During the campaign, one of Obama’s key job creation proposals was to extend a federal tax credit for companies that produce wind and other alternative energy. The president referenced the threat of global warming in his post-election acceptance speech, and has repeatedly stressed the importance of developing sources of American energy that include wind, solar, nuclear and biofuels.
“It’s hard to think about how we grow our economy without addressing energy issues,” Viola said. “It’s one of the reasons this issue kept coming up during the presidential campaign.”
More rulemaking to come
For lobbyists, that presents opportunities to influence dozens of rules being considered by the Office of Management and Budget, the Environmental Protection Agency and the Energy Department, which — through the Federal Energy Regulatory Commission — just issued new regulations meant to get more renewable energy sources onto the electrical grid. The Office of Information and Regulatory Affairs, part of the Office of Management and Budget, is reviewing 27 pending regulations proposed by the EPA -- the most out of any federal agency.

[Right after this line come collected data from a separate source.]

## src/rtl/psda_pkg.sv

```systemverilog
// Notes on behaviour
// Table address is table_page above the 16-bit effective_addr, 24 bits.
// table_page bit 7 clear reaches user memory, set reaches configuration memory.
// Window address is visibility_page joined with effective_addr 14:0, bit 23 zero.
// Window ignores effective_addr bit 15; address bit 15 is visibility_page bit 0.
// Data goes to program memory only if effective_addr bit 15 and enable set.
// Window covers data 8000h upward, mapped onto one of 256 16K-word pages.
// Program counter steps two per program word; low and high spaces share addresses.
// table_read_low word mode returns program bits 15:0 whole.
// table_read_low byte mode returns upper byte if select 1, else lower.
// table_read_high word mode returns bits 23:16 low, zero upper byte.
// table_read_high byte mode returns zero when phantom byte selected.
// Only table high instructions reach bits 23:16; window gives low 16 bits.
// Window mapping is suspended during table reads and writes.
// Window data read takes one added cycle for a second fetch.
// Outside repeat: move adds one cycle, other instructions add two.
// In repeat: edges and interrupt exit or re-entry add two, else none.
// Software fills unused upper bytes of window data with all ones or zeros.
// Byte select is effective_addr bit 0.
// Fetch address has bit 23 zero, bits 22:1 from counter, bit 0 zero.
package psda_pkg;

	localparam logic [7:0]  PSDA_OFS_TABLE_PAGE  = 8'h00;
	localparam logic [7:0]  PSDA_OFS_VIS_PAGE    = 8'h04;
	localparam logic [7:0]  PSDA_OFS_CORE_CTRL   = 8'h08;
	localparam logic [7:0]  PSDA_OFS_STATUS      = 8'h0C;

	localparam logic [7:0]  PSDA_TABLE_PAGE_RST  = 8'h00;
	localparam logic [7:0]  PSDA_VIS_PAGE_RST    = 8'h00;
	localparam logic [15:0] PSDA_CORE_CTRL_RST   = 16'h0000;

	localparam int          PSDA_WIN_EN_BIT      = 2;
	localparam int          PSDA_EA_WIN_BIT      = 15;
	localparam int          PSDA_CFG_BIT         = 7;

	localparam logic [1:0]  PSDA_EXTRA_MOVE      = 2'h1;
	localparam logic [1:0]  PSDA_EXTRA_OTHER     = 2'h2;
	localparam logic [1:0]  PSDA_EXTRA_REP_EDGE  = 2'h2;
	localparam logic [1:0]  PSDA_EXTRA_REP_MID   = 2'h0;

	typedef enum logic [2:0] {
		PSDA_OP_NONE,
		PSDA_OP_FETCH,
		PSDA_OP_DATA_READ,
		PSDA_OP_TRD_LOW,
		PSDA_OP_TRD_HIGH,
		PSDA_OP_TWR_LOW,
		PSDA_OP_TWR_HIGH
	} psda_op_t;

	typedef enum logic [1:0] {
		PSDA_CLS_MOVE,
		PSDA_CLS_DMOVE,
		PSDA_CLS_OTHER
	} psda_cls_t;

	typedef enum logic [2:0] {
		PSDA_ST_IDLE,
		PSDA_ST_RD,
		PSDA_ST_RD2,
		PSDA_ST_CAP,
		PSDA_ST_WAIT,
		PSDA_ST_WR
	} psda_st_t;

	typedef struct packed {
		psda_op_t    op;
		psda_cls_t   cls;
		logic        byte_mode;
		logic [15:0] effective_addr;
		logic [23:0] pc;
		logic [15:0] wdata;
		logic        in_repeat;
		logic [3:0]  repeat_edge;
	} psda_req_t;

	typedef struct packed {
		logic        done;
		logic        from_prog;
		logic [23:0] rdata;
	} psda_rsp_t;

	typedef struct packed {
		logic        rd;
		logic        wr;
		logic        cfg;
		logic [23:0] addr;
		logic [23:0] wdata;
		logic [2:0]  wmask;
	} psda_mem_t;

	typedef struct packed {
		psda_st_t    st;
		psda_op_t    op;
		logic        bmode;
		logic [15:0] ea;
		logic [1:0]  extra;
		logic        win;
		logic        last_cfg;
		logic        last_win;
		logic [7:0]  tpage;
		logic [7:0]  vpage;
		logic [15:0] core_control_reg;
		logic        ack;
		logic [31:0] dat;
		psda_mem_t   mem;
		psda_rsp_t   rsp;
	} psda_state_t;

endpackage : psda_pkg

```

## src/rtl/psda_core.sv

```systemverilog
// Our own choices: the address map and the Wishbone slave port.
`timescale 1ns/1ns
module psda_core (
	input  wire logic                clk_i,
	input  wire logic                rst_i,
	input  wire logic                wb_cyc_i,
	input  wire logic                wb_stb_i,
	input  wire logic                wb_we_i,
	input  wire logic [7:0]          wb_adr_i,
	input  wire logic [3:0]          wb_sel_i,
	input  wire logic [31:0]         wb_dat_i,
	output      logic [31:0]         wb_dat_o,
	output      logic                wb_ack_o,
	input  wire psda_pkg::psda_req_t req_i,
	output      logic                busy_o,
	output      psda_pkg::psda_rsp_t rsp_o,
	output      psda_pkg::psda_mem_t mem_o,
	input  wire logic [23:0]         prog_rdata_i
);

	psda_pkg::psda_state_t r_reg;
	psda_pkg::psda_state_t r_next;

	logic                  take;
	logic                  win_hit;
	logic [1:0]            extra;
	logic                  bsel;
	logic                  is_table;

	assign busy_o   = (r_reg.st != psda_pkg::PSDA_ST_IDLE);
	assign wb_ack_o = r_reg.ack;
	assign wb_dat_o = r_reg.dat;
	assign rsp_o    = r_reg.rsp;
	assign mem_o    = r_reg.mem;
	assign take     = !busy_o && (req_i.op != psda_pkg::PSDA_OP_NONE);
	assign bsel     = r_reg.ea[0];
	assign is_table = (r_reg.op == psda_pkg::PSDA_OP_TRD_LOW) ||
	                  (r_reg.op == psda_pkg::PSDA_OP_TRD_HIGH) ||
	                  (r_reg.op == psda_pkg::PSDA_OP_TWR_LOW) ||
	                  (r_reg.op == psda_pkg::PSDA_OP_TWR_HIGH);

	// Only plain data reads can hit the window, so table ops never map through it
	assign win_hit = (req_i.op == psda_pkg::PSDA_OP_DATA_READ) &&
	                 req_i.effective_addr[psda_pkg::PSDA_EA_WIN_BIT] &&
	                 r_reg.core_control_reg[psda_pkg::PSDA_WIN_EN_BIT];

	always_comb begin
		if (req_i.in_repeat) begin
			// Mid-loop iterations are pipelined, so no second fetch is paid
			extra = (req_i.repeat_edge != 4'h0) ? psda_pkg::PSDA_EXTRA_REP_EDGE
			                                    : psda_pkg::PSDA_EXTRA_REP_MID;
		end else if (req_i.cls == psda_pkg::PSDA_CLS_OTHER) begin
			extra = psda_pkg::PSDA_EXTRA_OTHER;
		end else begin
			extra = psda_pkg::PSDA_EXTRA_MOVE;
		end
	end

	always_comb begin
		r_next          = r_reg;
		r_next.ack      = 1'b0;
		r_next.mem.rd   = 1'b0;
		r_next.mem.wr   = 1'b0;
		r_next.rsp.done = 1'b0;

		if (wb_cyc_i && wb_stb_i && !r_reg.ack) begin
			r_next.ack = 1'b1;
			r_next.dat = 32'h00000000;
			if (wb_adr_i == psda_pkg::PSDA_OFS_TABLE_PAGE) begin
				r_next.dat = {24'h000000, r_reg.tpage};
				if (wb_we_i && wb_sel_i[0]) begin
					r_next.tpage = wb_dat_i[7:0];
				end
			end else if (wb_adr_i == psda_pkg::PSDA_OFS_VIS_PAGE) begin
				r_next.dat = {24'h000000, r_reg.vpage};
				if (wb_we_i && wb_sel_i[0]) begin
					r_next.vpage = wb_dat_i[7:0];
				end
			end else if (wb_adr_i == psda_pkg::PSDA_OFS_CORE_CTRL) begin
				r_next.dat = {16'h0000, r_reg.core_control_reg};
				if (wb_we_i && wb_sel_i[0]) begin
					r_next.core_control_reg[7:0] = wb_dat_i[7:0];
				end
				if (wb_we_i && wb_sel_i[1]) begin
					r_next.core_control_reg[15:8] = wb_dat_i[15:8];
				end
			end else if (wb_adr_i == psda_pkg::PSDA_OFS_STATUS) begin
				r_next.dat = {28'h0000000, r_reg.last_win, r_reg.last_cfg,
				              busy_o && is_table, busy_o};
			end
		end

		case (r_reg.st)
			psda_pkg::PSDA_ST_IDLE: begin
				if (take) begin
					r_next.op    = req_i.op;
					r_next.bmode = req_i.byte_mode;
					r_next.ea    = req_i.effective_addr;
					r_next.win   = win_hit;
					r_next.extra = win_hit ? extra : 2'h0;
					r_next.mem.cfg = 1'b0;
					case (req_i.op)
						psda_pkg::PSDA_OP_FETCH: begin
							r_next.st       = psda_pkg::PSDA_ST_RD;
							r_next.mem.rd   = 1'b1;
							r_next.mem.addr = {1'b0, req_i.pc[22:1], 1'b0};
						end
						psda_pkg::PSDA_OP_DATA_READ: begin
							if (win_hit) begin
								r_next.st       = psda_pkg::PSDA_ST_RD;
								r_next.mem.rd   = 1'b1;
								r_next.mem.addr = {1'b0, r_reg.vpage,
								                   req_i.effective_addr[14:0]};
								r_next.last_win = 1'b1;
							end else begin
								r_next.rsp.done      = 1'b1;
								r_next.rsp.from_prog = 1'b0;
								r_next.rsp.rdata     = 24'h000000;
								r_next.last_win      = 1'b0;
							end
						end
						psda_pkg::PSDA_OP_TRD_LOW,
						psda_pkg::PSDA_OP_TRD_HIGH: begin
							r_next.st       = psda_pkg::PSDA_ST_RD;
							r_next.mem.rd   = 1'b1;
							r_next.mem.addr = {r_reg.tpage, req_i.effective_addr};
							r_next.mem.cfg  = r_reg.tpage[psda_pkg::PSDA_CFG_BIT];
							r_next.last_cfg = r_reg.tpage[psda_pkg::PSDA_CFG_BIT];
						end
						default: begin
							r_next.st       = psda_pkg::PSDA_ST_WR;
							r_next.mem.wr   = 1'b1;
							r_next.mem.addr = {r_reg.tpage, req_i.effective_addr};
							r_next.mem.cfg  = r_reg.tpage[psda_pkg::PSDA_CFG_BIT];
							r_next.last_cfg = r_reg.tpage[psda_pkg::PSDA_CFG_BIT];
							if (req_i.op == psda_pkg::PSDA_OP_TWR_HIGH) begin
								r_next.mem.wdata = {req_i.wdata[7:0], 16'h0000};
								// Phantom byte writes are dropped
								r_next.mem.wmask = (req_i.byte_mode &&
								                    req_i.effective_addr[0]) ? 3'h0 : 3'h4;
							end else if (!req_i.byte_mode) begin
								r_next.mem.wdata = {8'h00, req_i.wdata};
								r_next.mem.wmask = 3'h3;
							end else if (req_i.effective_addr[0]) begin
								r_next.mem.wdata = {8'h00, req_i.wdata[7:0], 8'h00};
								r_next.mem.wmask = 3'h2;
							end else begin
								r_next.mem.wdata = {16'h0000, req_i.wdata[7:0]};
								r_next.mem.wmask = 3'h1;
							end
						end
					endcase
				end
			end
			psda_pkg::PSDA_ST_RD: begin
				if (r_reg.extra != 2'h0) begin
					// Window word needs a second array fetch
					r_next.st     = psda_pkg::PSDA_ST_RD2;
					r_next.mem.rd = 1'b1;
					r_next.extra  = r_reg.extra - 2'h1;
				end else begin
					r_next.st = psda_pkg::PSDA_ST_CAP;
				end
			end
			psda_pkg::PSDA_ST_RD2: begin
				r_next.st = psda_pkg::PSDA_ST_CAP;
			end
			psda_pkg::PSDA_ST_CAP: begin
				r_next.rsp.from_prog = 1'b1;
				case (r_reg.op)
					psda_pkg::PSDA_OP_TRD_LOW: begin
						if (!r_reg.bmode) begin
							r_next.rsp.rdata = {8'h00, prog_rdata_i[15:0]};
						end else if (bsel) begin
							r_next.rsp.rdata = {16'h0000, prog_rdata_i[15:8]};
						end else begin
							r_next.rsp.rdata = {16'h0000, prog_rdata_i[7:0]};
						end
					end
					psda_pkg::PSDA_OP_TRD_HIGH: begin
						if (r_reg.bmode && bsel) begin
							r_next.rsp.rdata = 24'h000000;
						end else begin
							r_next.rsp.rdata = {16'h0000, prog_rdata_i[23:16]};
						end
					end
					psda_pkg::PSDA_OP_DATA_READ: begin
						r_next.rsp.rdata = {8'h00, prog_rdata_i[15:0]};
					end
					default: begin
						r_next.rsp.rdata = prog_rdata_i;
					end
				endcase
				if (r_reg.extra == 2'h0) begin
					r_next.rsp.done = 1'b1;
					r_next.st       = psda_pkg::PSDA_ST_IDLE;
				end else begin
					r_next.st = psda_pkg::PSDA_ST_WAIT;
				end
			end
			psda_pkg::PSDA_ST_WAIT: begin
				r_next.extra = r_reg.extra - 2'h1;
				if (r_reg.extra == 2'h1) begin
					r_next.rsp.done = 1'b1;
					r_next.st       = psda_pkg::PSDA_ST_IDLE;
				end
			end
			psda_pkg::PSDA_ST_WR: begin
				r_next.rsp.done      = 1'b1;
				r_next.rsp.from_prog = 1'b0;
				r_next.st            = psda_pkg::PSDA_ST_IDLE;
			end
			default: begin
				r_next.st = psda_pkg::PSDA_ST_IDLE;
			end
		endcase
	end

	always_ff @(posedge clk_i) begin
		if (rst_i) begin
			r_reg        <= '0;
			r_reg.st     <= psda_pkg::PSDA_ST_IDLE;
			r_reg.op     <= psda_pkg::PSDA_OP_NONE;
			r_reg.tpage  <= psda_pkg::PSDA_TABLE_PAGE_RST;
			r_reg.vpage  <= psda_pkg::PSDA_VIS_PAGE_RST;
			r_reg.core_control_reg <= psda_pkg::PSDA_CORE_CTRL_RST;
		end else begin
			r_reg <= r_next;
		end
	end
endmodule : psda_core

```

The most closely watched rules before the agencies could impact ozone standards, the regulation of industrial boilers, energy production on public land, methane emissions on oil and gas production and the regulation of creating fractures in rock layers to capture natural gas.

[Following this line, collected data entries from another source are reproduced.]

### src/mees_pkg.sv
/*
 * Shared constants for the memory ECC error status block: register map,
 * field positions, reset values and the single-bit syndrome columns.
 * Assumes a 32-bit data word stored with 7 check bits.
 */
package mees_pkg;

   // ==========================================================
   // Word geometry
   localparam int MEES_DATA_W  = 32;                  // Data bits per word
   localparam int MEES_CHECK_W = 7;                   // Check bits per word
   localparam int MEES_WORD_W  = 39;                  // Stored array word

   // ==========================================================
   // Register map (byte offsets on the bus)
   localparam logic [3:0] MEES_OFF_STATUS  = 4'h0;   // memory_error_status
   localparam logic [3:0] MEES_OFF_INTSTAT = 4'h4;   // Sticky event bits
   localparam logic [3:0] MEES_OFF_INTMASK = 4'h8;   // Event mask

   // ==========================================================
   // memory_error_status fields
   localparam int MEES_DMA_BIT = 8;                   // DMA error flag
   localparam int MEES_PAR_BIT = 7;                   // Bus parity error flag
   localparam int MEES_SYN_LSB = 0;                   // Syndrome <6:0>

   // Event bits shared by status and mask registers
   localparam int MEES_EV_W      = 4;
   localparam int MEES_EV_DMA    = 0;
   localparam int MEES_EV_PAR    = 1;
   localparam int MEES_EV_UNCORR = 2;
   localparam int MEES_EV_CORR   = 3;

   // Reset values
   localparam logic [6:0]  MEES_SYN_RST  = 7'h00;
   localparam logic [3:0]  MEES_EV_RST   = 4'h0;
   localparam logic [31:0] MEES_DATA_RST = 32'h0000_0000;

   // Syndrome left by deliberately wrong check bits on a parity error
   localparam logic [6:0] MEES_SYN_PARITY = 7'h07;

   // Capture priority levels
   typedef enum logic [1:0] {
      MEES_LVL_NONE   = 2'b00,
      MEES_LVL_CORR   = 2'b01,
      MEES_LVL_UNCORR = 2'b10,
      MEES_LVL_PAR    = 2'b11
   } mees_level_t;

   // ==========================================================
   // Syndrome of a single error in each data bit
   localparam logic [6:0] MEES_COL [0:31] = '{
      7'h58, 7'h1C, 7'h1A, 7'h5E, 7'h1F, 7'h5B, 7'h5D, 7'h19,
      7'h68, 7'h2C, 7'h2A, 7'h6E, 7'h2F, 7'h6B, 7'h6D, 7'h29,
      7'h70, 7'h34, 7'h32, 7'h76, 7'h37, 7'h73, 7'h75, 7'h31,
      7'h38, 7'h7C, 7'h7A, 7'h3E, 7'h7F, 7'h3B, 7'h3D, 7'h79};

   // Check bits for a data word; check bit k sits alone in column 32+k
   function automatic logic [6:0] mees_check_bits(input logic [31:0] d);
      logic [6:0] c;
      c = 7'h00;
      for (int i = 0; i < 32; i++) begin
         if (d[i]) begin
            c = c ^ MEES_COL[i];
         end
      end
      return c;
   endfunction : mees_check_bits

endpackage : mees_pkg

Those issues — in addition to new leadership in the Senate and House committees that oversee energy, natural resources and public works — means lobbyists will be lining up to meet with officials to get their clients’ concerns heard both before and after rules get issued. Viola’s firm Holland & Knight, for example, is lobbying on a wide range of energy issues for companies and associations, including the Advanced Biofuels Association on renewable fuel standards and Dow Chemical on energy efficiency legislation.
“We expect a lot of regulatory activity the next couple years,” said Kevin O’Neill, deputy chair of the public policy group at Patton Boggs. “Lots of things are in the pipeline that will now need to get delivered to the terminal over the next year or two ... That’ll keep regulatory and policy lawyers at places like Patton Boggs burning the midnight oil for months and years to come.”